Records for the task START
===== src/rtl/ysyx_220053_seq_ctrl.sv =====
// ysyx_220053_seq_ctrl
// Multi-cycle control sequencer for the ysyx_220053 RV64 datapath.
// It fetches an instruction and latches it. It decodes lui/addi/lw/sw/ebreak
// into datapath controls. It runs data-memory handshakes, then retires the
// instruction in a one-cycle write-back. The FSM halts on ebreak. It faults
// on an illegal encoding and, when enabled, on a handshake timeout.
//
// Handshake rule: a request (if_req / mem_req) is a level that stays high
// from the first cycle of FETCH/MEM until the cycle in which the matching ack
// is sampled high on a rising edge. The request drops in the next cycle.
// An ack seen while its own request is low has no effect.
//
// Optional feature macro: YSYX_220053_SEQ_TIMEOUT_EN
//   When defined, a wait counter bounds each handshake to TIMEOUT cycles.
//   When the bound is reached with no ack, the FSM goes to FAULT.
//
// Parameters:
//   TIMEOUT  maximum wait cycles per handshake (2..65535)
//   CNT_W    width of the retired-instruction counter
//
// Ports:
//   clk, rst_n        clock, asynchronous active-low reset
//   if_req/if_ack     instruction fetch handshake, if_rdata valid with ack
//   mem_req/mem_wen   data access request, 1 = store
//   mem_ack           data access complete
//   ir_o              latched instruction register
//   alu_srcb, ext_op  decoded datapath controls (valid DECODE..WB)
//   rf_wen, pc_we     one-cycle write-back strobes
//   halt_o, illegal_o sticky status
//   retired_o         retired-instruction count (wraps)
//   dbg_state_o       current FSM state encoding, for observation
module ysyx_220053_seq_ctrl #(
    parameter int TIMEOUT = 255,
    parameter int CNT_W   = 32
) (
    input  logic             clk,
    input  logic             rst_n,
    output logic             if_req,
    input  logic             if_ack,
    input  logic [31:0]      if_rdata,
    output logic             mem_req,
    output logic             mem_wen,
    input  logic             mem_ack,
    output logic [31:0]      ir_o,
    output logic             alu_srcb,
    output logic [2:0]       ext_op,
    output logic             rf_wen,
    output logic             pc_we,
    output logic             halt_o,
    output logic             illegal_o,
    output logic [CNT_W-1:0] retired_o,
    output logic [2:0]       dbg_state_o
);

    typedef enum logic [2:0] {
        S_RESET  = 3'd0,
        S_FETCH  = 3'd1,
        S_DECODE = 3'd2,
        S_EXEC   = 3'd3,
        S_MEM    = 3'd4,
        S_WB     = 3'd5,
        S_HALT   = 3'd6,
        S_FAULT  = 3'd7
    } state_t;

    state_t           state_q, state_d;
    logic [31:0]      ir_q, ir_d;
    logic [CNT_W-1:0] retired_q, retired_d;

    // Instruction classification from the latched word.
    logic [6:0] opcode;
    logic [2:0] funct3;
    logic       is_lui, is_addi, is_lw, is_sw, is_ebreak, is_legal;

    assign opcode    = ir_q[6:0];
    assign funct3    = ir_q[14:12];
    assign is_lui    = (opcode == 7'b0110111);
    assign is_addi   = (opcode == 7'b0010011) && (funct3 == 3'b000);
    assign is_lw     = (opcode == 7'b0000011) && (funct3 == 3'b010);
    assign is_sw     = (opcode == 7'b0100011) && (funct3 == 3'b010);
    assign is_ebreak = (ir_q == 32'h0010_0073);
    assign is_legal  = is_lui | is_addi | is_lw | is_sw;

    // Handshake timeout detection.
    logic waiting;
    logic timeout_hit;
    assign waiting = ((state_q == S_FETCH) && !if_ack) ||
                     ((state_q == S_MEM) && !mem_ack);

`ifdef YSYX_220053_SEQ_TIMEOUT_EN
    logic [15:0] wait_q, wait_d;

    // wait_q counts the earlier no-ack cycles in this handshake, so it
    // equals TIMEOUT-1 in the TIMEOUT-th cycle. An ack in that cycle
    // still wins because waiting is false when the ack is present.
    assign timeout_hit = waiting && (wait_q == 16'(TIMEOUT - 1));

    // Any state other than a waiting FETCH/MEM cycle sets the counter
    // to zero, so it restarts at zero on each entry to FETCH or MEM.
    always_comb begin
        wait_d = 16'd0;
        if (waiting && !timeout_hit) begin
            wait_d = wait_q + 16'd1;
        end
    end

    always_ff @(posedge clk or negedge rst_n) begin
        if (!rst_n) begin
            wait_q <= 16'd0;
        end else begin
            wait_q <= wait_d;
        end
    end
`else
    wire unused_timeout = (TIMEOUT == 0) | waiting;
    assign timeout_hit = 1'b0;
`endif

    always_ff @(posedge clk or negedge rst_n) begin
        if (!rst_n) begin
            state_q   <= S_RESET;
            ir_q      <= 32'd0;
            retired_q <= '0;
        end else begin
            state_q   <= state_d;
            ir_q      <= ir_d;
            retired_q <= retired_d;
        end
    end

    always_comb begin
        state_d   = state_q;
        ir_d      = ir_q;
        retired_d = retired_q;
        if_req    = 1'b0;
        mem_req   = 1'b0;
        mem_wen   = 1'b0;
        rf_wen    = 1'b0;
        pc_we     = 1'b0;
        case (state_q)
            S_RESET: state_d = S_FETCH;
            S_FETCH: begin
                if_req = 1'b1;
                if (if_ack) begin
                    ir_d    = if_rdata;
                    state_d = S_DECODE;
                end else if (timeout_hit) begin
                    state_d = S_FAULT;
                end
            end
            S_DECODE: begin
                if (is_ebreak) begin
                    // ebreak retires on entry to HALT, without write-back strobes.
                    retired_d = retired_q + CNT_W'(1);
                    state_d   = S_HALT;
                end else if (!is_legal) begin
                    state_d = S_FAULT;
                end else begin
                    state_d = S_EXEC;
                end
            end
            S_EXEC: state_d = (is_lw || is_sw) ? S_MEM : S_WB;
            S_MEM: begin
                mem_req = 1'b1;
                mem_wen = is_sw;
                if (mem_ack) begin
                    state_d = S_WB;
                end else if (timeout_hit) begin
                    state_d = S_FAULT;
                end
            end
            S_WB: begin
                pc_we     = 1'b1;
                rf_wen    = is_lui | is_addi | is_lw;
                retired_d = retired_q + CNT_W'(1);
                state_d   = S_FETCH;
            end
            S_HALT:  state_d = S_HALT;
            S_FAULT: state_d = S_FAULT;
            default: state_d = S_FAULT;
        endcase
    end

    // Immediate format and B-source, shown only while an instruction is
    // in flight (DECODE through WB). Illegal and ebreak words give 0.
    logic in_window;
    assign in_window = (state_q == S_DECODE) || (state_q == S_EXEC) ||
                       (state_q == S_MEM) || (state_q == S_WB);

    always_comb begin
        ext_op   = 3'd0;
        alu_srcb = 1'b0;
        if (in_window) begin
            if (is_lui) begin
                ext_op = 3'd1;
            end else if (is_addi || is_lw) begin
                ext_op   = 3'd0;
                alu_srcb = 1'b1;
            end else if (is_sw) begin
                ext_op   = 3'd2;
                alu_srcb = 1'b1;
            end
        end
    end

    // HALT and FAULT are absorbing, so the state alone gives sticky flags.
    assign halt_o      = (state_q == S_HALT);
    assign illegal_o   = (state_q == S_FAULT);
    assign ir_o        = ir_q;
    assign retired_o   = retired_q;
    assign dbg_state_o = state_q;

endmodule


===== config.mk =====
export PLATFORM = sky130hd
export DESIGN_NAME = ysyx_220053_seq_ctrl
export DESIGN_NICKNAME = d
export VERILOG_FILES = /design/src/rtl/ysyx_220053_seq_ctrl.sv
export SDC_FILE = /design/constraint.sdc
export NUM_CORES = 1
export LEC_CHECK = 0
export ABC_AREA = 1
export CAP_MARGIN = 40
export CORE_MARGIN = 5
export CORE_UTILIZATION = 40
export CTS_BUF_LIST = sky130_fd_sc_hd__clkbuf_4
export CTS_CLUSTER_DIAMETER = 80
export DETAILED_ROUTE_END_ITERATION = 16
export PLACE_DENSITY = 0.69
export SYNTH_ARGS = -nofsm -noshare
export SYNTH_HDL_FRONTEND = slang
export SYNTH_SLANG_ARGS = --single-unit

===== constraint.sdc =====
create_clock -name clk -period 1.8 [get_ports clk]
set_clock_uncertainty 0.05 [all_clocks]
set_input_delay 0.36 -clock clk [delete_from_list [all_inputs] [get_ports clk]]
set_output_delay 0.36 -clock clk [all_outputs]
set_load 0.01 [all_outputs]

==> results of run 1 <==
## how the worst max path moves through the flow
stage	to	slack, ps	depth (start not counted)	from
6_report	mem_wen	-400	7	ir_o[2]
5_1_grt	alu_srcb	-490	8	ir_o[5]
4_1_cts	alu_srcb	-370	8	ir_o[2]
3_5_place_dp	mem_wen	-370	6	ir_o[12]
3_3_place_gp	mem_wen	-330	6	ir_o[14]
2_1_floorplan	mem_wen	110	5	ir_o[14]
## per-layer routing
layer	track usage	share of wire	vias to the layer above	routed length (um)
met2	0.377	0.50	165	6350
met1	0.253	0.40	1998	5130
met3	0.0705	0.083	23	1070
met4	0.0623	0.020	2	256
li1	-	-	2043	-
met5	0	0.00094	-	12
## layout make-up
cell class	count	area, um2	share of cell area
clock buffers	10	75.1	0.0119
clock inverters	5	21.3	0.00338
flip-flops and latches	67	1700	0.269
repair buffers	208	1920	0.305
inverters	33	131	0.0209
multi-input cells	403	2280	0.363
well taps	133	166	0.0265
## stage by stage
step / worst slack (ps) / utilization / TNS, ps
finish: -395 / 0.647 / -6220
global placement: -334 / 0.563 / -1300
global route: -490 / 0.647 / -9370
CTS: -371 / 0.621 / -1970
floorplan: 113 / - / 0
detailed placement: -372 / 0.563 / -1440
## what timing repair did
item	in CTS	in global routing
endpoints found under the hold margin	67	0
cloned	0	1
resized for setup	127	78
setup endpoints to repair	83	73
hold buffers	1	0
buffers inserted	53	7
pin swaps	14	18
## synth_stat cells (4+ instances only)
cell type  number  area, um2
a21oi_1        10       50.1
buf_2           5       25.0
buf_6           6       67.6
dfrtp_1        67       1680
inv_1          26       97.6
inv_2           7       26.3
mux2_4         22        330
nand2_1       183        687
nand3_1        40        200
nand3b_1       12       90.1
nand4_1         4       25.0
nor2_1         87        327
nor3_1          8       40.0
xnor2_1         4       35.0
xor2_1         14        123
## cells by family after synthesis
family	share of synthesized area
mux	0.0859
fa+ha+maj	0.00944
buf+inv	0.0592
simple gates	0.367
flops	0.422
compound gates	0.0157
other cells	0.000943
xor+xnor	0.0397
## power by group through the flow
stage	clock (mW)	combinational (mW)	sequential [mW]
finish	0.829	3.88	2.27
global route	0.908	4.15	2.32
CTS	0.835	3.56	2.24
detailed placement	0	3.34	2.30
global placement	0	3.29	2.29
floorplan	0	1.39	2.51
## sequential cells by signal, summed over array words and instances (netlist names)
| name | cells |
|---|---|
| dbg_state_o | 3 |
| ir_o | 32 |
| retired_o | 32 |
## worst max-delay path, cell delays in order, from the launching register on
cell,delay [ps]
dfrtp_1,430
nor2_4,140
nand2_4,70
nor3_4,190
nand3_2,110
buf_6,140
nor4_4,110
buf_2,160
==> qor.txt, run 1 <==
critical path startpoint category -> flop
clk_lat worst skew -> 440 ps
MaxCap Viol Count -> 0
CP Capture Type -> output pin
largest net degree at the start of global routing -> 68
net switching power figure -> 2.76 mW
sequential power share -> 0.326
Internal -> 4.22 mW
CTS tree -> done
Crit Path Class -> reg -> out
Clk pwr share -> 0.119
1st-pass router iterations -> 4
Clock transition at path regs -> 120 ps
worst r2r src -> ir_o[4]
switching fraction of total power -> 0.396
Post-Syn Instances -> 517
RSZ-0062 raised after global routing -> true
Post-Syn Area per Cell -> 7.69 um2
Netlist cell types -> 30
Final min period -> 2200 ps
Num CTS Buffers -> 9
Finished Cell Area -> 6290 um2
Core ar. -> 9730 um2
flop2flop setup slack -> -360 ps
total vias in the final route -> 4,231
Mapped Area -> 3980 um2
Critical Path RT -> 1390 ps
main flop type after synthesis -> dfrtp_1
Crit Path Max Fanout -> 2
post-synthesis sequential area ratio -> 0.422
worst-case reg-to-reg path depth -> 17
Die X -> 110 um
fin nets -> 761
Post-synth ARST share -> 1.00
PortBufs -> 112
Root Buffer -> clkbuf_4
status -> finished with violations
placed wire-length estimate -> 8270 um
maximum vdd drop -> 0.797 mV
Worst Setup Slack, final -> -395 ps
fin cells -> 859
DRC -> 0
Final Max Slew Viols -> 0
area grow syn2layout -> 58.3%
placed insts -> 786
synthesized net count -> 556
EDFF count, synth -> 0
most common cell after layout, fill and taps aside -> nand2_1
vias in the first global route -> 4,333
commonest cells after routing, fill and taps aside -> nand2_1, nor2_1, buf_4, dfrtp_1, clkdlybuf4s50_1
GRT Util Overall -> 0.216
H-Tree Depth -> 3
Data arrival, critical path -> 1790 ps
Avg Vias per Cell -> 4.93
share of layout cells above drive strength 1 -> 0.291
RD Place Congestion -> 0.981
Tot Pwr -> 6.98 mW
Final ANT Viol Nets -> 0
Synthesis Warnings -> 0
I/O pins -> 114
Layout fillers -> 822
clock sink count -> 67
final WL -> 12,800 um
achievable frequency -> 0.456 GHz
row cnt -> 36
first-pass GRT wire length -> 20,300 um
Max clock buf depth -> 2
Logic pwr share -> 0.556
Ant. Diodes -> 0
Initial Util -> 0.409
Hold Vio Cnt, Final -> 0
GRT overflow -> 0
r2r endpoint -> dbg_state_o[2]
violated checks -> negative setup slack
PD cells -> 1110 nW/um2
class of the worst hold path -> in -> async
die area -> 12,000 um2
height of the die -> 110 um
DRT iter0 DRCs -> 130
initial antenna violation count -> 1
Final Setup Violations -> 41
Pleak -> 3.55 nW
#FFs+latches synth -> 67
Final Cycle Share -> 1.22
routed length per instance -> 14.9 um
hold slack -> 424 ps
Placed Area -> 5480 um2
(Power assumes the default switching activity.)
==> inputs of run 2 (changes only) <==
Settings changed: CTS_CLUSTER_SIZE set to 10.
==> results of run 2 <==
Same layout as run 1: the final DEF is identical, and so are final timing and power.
Records for the task END
■ **The problem**:
The entries above hold the needed span. Transcribe exactly the lines from the one with "export SYNTH_HDL_FRONTEND = slang" to the one with "## per-layer routing", both included.

■ **Response to the exercise**:
export SYNTH_HDL_FRONTEND = slang
export SYNTH_SLANG_ARGS = --single-unit

===== constraint.sdc =====
create_clock -name clk -period 1.8 [get_ports clk]
set_clock_uncertainty 0.05 [all_clocks]
set_input_delay 0.36 -clock clk [delete_from_list [all_inputs] [get_ports clk]]
set_output_delay 0.36 -clock clk [all_outputs]
set_load 0.01 [all_outputs]

==> results of run 1 <==
## how the worst max path moves through the flow
stage	to	slack, ps	depth (start not counted)	from
6_report	mem_wen	-400	7	ir_o[2]
5_1_grt	alu_srcb	-490	8	ir_o[5]
4_1_cts	alu_srcb	-370	8	ir_o[2]
3_5_place_dp	mem_wen	-370	6	ir_o[12]
3_3_place_gp	mem_wen	-330	6	ir_o[14]
2_1_floorplan	mem_wen	110	5	ir_o[14]
## per-layer routing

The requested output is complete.